Showing posts with label African folklore. Show all posts
Showing posts with label African folklore. Show all posts

Saturday, August 12, 2017

Solar Eclipse Myths

Anybody else getting excited for the solar eclipse coming on August 21? Over at timeanddate.com, they have not only a countdown  but a list of world folklore related to solar eclipses.
The Hindu deity Rahu, who causes eclipses

Here's an example:

The Pomo, an indigenous group of people who live in the northwestern United States, tell a story of a bear who started a fight with the Sun and took a bite out of it. In fact, the Pomo name for a solar eclipse is "Sun got bit by a bear". 

 After taking a bite of the Sun and resolving their conflict, the bear, as the story goes, went on to meet the Moon and take a bite out of the Moon as well, causing a lunar eclipse. This story may have been their way of explaining why a solar eclipse happens about around 2 weeks before or after a lunar eclipse.
Many folk beliefs involving eclipses foresee doom and destruction, but not all. Many attributed the phenomenon to mythical creatures stealing or eating the sun or moon.
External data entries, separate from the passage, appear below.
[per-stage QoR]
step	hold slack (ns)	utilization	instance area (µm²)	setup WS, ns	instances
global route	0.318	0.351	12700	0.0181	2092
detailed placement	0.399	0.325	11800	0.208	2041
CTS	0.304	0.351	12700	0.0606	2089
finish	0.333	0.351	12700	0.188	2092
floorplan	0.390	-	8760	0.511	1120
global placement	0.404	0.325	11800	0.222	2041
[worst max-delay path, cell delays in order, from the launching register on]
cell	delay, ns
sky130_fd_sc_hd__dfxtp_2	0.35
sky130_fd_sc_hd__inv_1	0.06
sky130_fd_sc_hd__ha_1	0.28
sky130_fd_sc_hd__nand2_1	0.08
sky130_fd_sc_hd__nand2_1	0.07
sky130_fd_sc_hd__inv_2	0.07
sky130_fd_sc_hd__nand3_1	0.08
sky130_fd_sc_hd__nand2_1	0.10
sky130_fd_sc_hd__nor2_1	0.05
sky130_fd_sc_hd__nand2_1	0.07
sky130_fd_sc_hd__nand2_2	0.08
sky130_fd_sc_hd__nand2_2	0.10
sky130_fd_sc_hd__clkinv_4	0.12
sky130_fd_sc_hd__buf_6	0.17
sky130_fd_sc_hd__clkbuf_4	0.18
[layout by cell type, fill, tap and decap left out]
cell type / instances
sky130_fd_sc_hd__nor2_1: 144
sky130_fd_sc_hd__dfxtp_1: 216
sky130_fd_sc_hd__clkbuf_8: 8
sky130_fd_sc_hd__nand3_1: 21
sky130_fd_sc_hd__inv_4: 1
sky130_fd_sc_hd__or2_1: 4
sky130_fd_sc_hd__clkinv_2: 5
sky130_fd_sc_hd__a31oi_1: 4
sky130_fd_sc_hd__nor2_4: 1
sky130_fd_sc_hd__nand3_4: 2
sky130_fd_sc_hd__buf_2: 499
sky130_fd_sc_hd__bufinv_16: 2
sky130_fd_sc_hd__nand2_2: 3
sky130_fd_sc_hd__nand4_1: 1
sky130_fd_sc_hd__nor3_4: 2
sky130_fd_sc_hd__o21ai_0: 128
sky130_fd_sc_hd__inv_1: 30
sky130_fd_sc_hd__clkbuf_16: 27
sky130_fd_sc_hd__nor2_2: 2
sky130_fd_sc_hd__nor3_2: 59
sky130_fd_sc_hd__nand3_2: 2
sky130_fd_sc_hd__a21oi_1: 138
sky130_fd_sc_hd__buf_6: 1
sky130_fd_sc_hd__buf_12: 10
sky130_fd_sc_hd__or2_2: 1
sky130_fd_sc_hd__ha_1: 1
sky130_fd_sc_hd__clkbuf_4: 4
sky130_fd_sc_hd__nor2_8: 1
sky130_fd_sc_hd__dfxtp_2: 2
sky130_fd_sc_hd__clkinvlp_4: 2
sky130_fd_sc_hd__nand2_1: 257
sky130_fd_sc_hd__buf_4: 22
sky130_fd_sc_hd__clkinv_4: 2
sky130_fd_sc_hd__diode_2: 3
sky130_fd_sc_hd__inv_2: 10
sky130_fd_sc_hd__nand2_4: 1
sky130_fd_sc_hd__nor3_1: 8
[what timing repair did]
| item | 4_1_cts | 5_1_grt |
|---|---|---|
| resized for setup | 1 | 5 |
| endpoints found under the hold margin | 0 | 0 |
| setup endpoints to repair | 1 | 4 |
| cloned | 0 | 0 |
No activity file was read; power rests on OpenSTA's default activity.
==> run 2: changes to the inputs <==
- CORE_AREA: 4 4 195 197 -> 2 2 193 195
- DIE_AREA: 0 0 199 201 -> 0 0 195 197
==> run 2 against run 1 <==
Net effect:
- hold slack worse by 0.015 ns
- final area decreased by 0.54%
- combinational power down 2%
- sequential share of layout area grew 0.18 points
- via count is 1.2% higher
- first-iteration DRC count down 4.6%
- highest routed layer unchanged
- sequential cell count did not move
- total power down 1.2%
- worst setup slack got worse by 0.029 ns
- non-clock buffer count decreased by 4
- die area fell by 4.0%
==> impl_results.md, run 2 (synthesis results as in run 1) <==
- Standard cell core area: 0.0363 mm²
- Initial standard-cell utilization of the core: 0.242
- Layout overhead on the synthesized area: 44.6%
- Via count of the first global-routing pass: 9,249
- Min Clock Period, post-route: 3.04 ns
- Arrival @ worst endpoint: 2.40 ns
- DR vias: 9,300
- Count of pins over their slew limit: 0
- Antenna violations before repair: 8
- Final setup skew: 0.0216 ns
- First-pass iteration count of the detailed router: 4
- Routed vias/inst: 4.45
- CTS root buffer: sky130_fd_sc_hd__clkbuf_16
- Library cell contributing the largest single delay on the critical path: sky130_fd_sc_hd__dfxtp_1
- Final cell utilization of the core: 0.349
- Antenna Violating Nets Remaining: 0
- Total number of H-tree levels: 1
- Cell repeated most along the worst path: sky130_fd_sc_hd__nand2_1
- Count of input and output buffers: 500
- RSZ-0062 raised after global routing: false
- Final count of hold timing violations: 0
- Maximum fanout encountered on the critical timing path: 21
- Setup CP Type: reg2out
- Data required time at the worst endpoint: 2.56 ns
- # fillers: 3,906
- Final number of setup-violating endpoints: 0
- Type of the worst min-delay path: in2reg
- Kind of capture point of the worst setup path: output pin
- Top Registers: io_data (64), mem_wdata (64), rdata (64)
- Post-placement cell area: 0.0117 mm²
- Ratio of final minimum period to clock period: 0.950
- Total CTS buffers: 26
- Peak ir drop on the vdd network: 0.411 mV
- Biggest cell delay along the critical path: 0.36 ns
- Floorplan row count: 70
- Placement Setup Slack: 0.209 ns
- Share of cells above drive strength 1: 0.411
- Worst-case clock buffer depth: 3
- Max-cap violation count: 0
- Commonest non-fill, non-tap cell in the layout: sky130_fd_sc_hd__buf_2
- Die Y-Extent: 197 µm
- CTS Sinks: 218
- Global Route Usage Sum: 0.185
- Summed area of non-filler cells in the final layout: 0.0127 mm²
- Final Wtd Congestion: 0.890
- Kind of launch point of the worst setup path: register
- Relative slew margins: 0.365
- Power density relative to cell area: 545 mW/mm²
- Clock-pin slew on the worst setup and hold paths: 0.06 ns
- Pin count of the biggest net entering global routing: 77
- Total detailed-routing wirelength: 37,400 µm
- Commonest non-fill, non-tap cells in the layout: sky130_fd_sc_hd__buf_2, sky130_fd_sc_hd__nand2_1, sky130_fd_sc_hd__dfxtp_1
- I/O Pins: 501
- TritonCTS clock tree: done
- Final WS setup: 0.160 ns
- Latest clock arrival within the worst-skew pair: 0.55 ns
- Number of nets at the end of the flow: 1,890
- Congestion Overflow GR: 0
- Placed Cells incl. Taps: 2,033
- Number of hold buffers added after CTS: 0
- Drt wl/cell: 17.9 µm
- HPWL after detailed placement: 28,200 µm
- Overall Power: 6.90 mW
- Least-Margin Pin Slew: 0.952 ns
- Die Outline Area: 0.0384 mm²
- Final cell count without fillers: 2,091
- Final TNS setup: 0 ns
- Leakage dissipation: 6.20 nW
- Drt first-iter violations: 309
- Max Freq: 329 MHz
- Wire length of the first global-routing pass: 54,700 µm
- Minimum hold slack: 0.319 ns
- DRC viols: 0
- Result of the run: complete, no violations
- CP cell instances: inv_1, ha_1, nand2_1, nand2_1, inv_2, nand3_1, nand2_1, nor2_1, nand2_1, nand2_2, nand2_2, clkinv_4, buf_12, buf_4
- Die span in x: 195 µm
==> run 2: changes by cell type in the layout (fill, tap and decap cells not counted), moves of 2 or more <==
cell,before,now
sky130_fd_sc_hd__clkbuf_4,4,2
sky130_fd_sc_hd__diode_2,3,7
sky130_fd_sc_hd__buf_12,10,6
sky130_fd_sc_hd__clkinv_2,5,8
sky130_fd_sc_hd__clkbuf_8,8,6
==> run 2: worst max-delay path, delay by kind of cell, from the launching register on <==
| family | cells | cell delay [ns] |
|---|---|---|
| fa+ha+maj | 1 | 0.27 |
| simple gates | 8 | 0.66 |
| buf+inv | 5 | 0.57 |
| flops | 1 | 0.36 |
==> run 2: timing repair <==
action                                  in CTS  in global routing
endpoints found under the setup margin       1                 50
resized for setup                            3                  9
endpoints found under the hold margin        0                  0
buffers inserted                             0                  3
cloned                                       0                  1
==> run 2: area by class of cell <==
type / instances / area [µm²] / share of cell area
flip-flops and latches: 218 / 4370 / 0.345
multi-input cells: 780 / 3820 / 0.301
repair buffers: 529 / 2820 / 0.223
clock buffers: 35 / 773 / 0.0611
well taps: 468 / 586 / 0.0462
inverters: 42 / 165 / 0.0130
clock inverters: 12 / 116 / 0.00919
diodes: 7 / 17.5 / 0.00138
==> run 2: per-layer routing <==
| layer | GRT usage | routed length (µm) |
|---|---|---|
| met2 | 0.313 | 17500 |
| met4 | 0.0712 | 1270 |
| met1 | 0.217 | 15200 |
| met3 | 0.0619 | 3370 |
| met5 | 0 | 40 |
That one shows a connection between science and folklore, and here's one that encourages peacemaking:

The Batammaliba, who live in Benin and Togo, used a solar eclipse as a teaching moment. According to their legends, an eclipse of the Sun meant that the Sun and the Moon were fighting and that the only way to stop them from hurting each other was for people on Earth to resolve all conflicts with each other.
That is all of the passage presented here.